GIVEN INFORMATION:
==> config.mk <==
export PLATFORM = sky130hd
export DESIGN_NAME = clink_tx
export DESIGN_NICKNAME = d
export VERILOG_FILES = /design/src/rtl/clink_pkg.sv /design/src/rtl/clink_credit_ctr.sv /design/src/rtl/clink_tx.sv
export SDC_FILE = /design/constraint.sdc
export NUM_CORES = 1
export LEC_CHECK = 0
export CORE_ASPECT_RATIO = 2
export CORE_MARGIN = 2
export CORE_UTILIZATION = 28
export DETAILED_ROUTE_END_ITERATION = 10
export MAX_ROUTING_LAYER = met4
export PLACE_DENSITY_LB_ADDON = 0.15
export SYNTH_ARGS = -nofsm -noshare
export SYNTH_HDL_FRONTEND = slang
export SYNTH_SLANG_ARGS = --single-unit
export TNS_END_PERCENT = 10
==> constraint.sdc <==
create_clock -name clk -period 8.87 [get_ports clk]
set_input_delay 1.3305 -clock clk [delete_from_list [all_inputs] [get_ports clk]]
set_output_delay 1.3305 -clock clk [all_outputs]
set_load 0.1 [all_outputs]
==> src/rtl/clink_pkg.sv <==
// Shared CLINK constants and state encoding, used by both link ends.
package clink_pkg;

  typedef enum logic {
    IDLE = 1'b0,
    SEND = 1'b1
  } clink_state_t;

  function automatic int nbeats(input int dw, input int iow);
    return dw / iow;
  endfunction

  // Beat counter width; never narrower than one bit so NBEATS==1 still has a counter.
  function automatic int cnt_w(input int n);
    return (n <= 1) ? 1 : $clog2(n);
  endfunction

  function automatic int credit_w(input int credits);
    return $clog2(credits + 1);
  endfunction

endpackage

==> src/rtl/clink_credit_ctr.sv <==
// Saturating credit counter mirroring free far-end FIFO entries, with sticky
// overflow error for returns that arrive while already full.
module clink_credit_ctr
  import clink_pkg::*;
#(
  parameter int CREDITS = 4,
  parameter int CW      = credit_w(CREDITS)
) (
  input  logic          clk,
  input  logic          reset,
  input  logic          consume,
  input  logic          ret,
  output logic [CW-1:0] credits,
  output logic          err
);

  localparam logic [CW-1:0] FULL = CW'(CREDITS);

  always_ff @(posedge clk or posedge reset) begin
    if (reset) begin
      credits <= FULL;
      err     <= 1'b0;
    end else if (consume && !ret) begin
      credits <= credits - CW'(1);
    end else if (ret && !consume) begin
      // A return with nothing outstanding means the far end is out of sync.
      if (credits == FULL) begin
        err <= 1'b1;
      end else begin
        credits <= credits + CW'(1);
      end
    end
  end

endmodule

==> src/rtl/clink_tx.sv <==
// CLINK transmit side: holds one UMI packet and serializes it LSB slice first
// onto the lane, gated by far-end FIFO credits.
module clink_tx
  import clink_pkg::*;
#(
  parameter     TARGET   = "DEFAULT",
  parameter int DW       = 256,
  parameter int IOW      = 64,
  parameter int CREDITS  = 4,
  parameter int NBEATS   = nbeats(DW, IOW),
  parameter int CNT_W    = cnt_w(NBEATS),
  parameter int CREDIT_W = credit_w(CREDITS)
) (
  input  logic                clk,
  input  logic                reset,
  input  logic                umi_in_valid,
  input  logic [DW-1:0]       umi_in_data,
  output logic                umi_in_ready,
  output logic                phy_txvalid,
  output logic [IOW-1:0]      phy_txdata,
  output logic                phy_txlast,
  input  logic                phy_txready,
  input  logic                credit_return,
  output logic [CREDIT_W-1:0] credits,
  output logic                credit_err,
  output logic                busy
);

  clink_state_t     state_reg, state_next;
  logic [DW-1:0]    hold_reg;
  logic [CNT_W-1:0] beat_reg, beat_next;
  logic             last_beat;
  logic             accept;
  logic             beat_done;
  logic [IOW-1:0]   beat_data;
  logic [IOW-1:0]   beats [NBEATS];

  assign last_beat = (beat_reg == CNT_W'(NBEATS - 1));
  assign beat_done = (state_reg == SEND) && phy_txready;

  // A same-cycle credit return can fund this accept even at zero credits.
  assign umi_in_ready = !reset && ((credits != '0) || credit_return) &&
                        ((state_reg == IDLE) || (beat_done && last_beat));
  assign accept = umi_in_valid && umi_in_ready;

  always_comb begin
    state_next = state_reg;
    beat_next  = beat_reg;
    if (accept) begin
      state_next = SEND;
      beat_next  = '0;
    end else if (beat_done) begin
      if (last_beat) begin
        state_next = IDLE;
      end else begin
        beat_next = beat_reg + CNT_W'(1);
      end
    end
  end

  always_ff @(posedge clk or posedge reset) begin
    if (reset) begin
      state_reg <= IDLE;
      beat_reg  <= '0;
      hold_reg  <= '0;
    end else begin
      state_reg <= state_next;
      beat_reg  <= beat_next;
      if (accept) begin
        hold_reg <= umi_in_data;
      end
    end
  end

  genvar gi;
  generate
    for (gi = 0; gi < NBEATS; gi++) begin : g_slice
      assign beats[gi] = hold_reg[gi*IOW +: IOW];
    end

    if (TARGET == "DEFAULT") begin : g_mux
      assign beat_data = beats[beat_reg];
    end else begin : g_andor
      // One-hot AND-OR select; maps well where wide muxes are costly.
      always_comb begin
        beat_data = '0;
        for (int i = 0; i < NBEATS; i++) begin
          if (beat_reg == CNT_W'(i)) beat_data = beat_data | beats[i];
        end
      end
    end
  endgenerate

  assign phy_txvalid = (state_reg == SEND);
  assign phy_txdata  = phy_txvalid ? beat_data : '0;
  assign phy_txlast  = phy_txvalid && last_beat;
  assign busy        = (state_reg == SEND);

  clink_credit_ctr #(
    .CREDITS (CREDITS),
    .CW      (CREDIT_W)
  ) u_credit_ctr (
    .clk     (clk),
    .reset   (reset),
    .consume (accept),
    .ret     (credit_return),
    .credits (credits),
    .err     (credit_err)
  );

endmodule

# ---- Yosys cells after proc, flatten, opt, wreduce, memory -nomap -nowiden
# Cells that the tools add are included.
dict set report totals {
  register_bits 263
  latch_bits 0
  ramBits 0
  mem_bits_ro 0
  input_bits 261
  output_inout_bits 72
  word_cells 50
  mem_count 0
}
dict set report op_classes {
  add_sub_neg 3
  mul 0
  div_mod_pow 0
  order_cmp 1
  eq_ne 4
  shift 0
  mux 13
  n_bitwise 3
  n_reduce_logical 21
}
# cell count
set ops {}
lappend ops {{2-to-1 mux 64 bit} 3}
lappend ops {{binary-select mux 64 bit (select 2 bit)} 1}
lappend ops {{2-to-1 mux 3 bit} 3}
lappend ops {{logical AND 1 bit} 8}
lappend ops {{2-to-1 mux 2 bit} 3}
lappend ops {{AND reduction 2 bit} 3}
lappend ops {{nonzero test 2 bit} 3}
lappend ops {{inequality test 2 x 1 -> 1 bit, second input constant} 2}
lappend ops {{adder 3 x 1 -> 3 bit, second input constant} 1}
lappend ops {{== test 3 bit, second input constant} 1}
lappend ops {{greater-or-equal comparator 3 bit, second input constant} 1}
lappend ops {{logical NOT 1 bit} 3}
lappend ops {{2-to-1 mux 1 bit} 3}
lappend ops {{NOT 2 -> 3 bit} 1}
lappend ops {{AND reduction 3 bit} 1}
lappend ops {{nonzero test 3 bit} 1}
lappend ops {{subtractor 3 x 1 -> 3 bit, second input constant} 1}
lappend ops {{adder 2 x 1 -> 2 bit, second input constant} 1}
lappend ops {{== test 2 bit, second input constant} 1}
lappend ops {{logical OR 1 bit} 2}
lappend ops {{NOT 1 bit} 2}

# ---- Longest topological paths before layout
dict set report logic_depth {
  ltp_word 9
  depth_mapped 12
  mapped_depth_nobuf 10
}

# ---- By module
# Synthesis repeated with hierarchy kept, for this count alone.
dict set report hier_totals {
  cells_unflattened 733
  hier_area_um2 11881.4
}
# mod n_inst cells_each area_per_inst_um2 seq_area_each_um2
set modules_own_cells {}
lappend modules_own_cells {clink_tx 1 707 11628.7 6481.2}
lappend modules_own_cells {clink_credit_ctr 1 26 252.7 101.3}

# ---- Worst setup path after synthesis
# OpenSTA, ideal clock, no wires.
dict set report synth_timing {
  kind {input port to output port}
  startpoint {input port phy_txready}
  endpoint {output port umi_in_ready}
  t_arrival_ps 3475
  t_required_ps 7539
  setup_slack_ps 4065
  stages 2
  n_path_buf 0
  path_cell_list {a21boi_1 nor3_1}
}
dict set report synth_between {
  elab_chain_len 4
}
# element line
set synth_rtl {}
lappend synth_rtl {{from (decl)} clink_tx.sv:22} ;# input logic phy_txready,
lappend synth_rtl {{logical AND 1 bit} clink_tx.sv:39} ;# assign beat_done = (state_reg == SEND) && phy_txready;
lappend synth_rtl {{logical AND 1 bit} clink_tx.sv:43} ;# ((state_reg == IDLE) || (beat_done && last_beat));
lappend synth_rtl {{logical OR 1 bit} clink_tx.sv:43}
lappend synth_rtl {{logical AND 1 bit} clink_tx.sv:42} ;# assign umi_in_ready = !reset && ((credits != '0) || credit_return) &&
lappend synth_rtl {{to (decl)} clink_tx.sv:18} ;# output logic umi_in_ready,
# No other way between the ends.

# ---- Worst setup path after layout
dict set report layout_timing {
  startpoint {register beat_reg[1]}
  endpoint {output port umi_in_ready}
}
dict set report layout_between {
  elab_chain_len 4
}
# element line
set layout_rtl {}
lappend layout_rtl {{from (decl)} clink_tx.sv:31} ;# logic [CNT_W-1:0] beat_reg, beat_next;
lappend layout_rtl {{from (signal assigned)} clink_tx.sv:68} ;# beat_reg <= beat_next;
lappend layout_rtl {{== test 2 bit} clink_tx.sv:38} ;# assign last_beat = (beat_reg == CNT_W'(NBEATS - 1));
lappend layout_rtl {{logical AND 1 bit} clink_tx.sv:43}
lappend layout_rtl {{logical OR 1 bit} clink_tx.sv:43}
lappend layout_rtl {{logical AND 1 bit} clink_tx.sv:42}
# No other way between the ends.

WHAT IS NEEDED:
Each line holding "consume" in the records should be copied out.

REPLY:
  input  logic          consume,
    end else if (consume && !ret) begin
    end else if (ret && !consume) begin
    .consume (accept),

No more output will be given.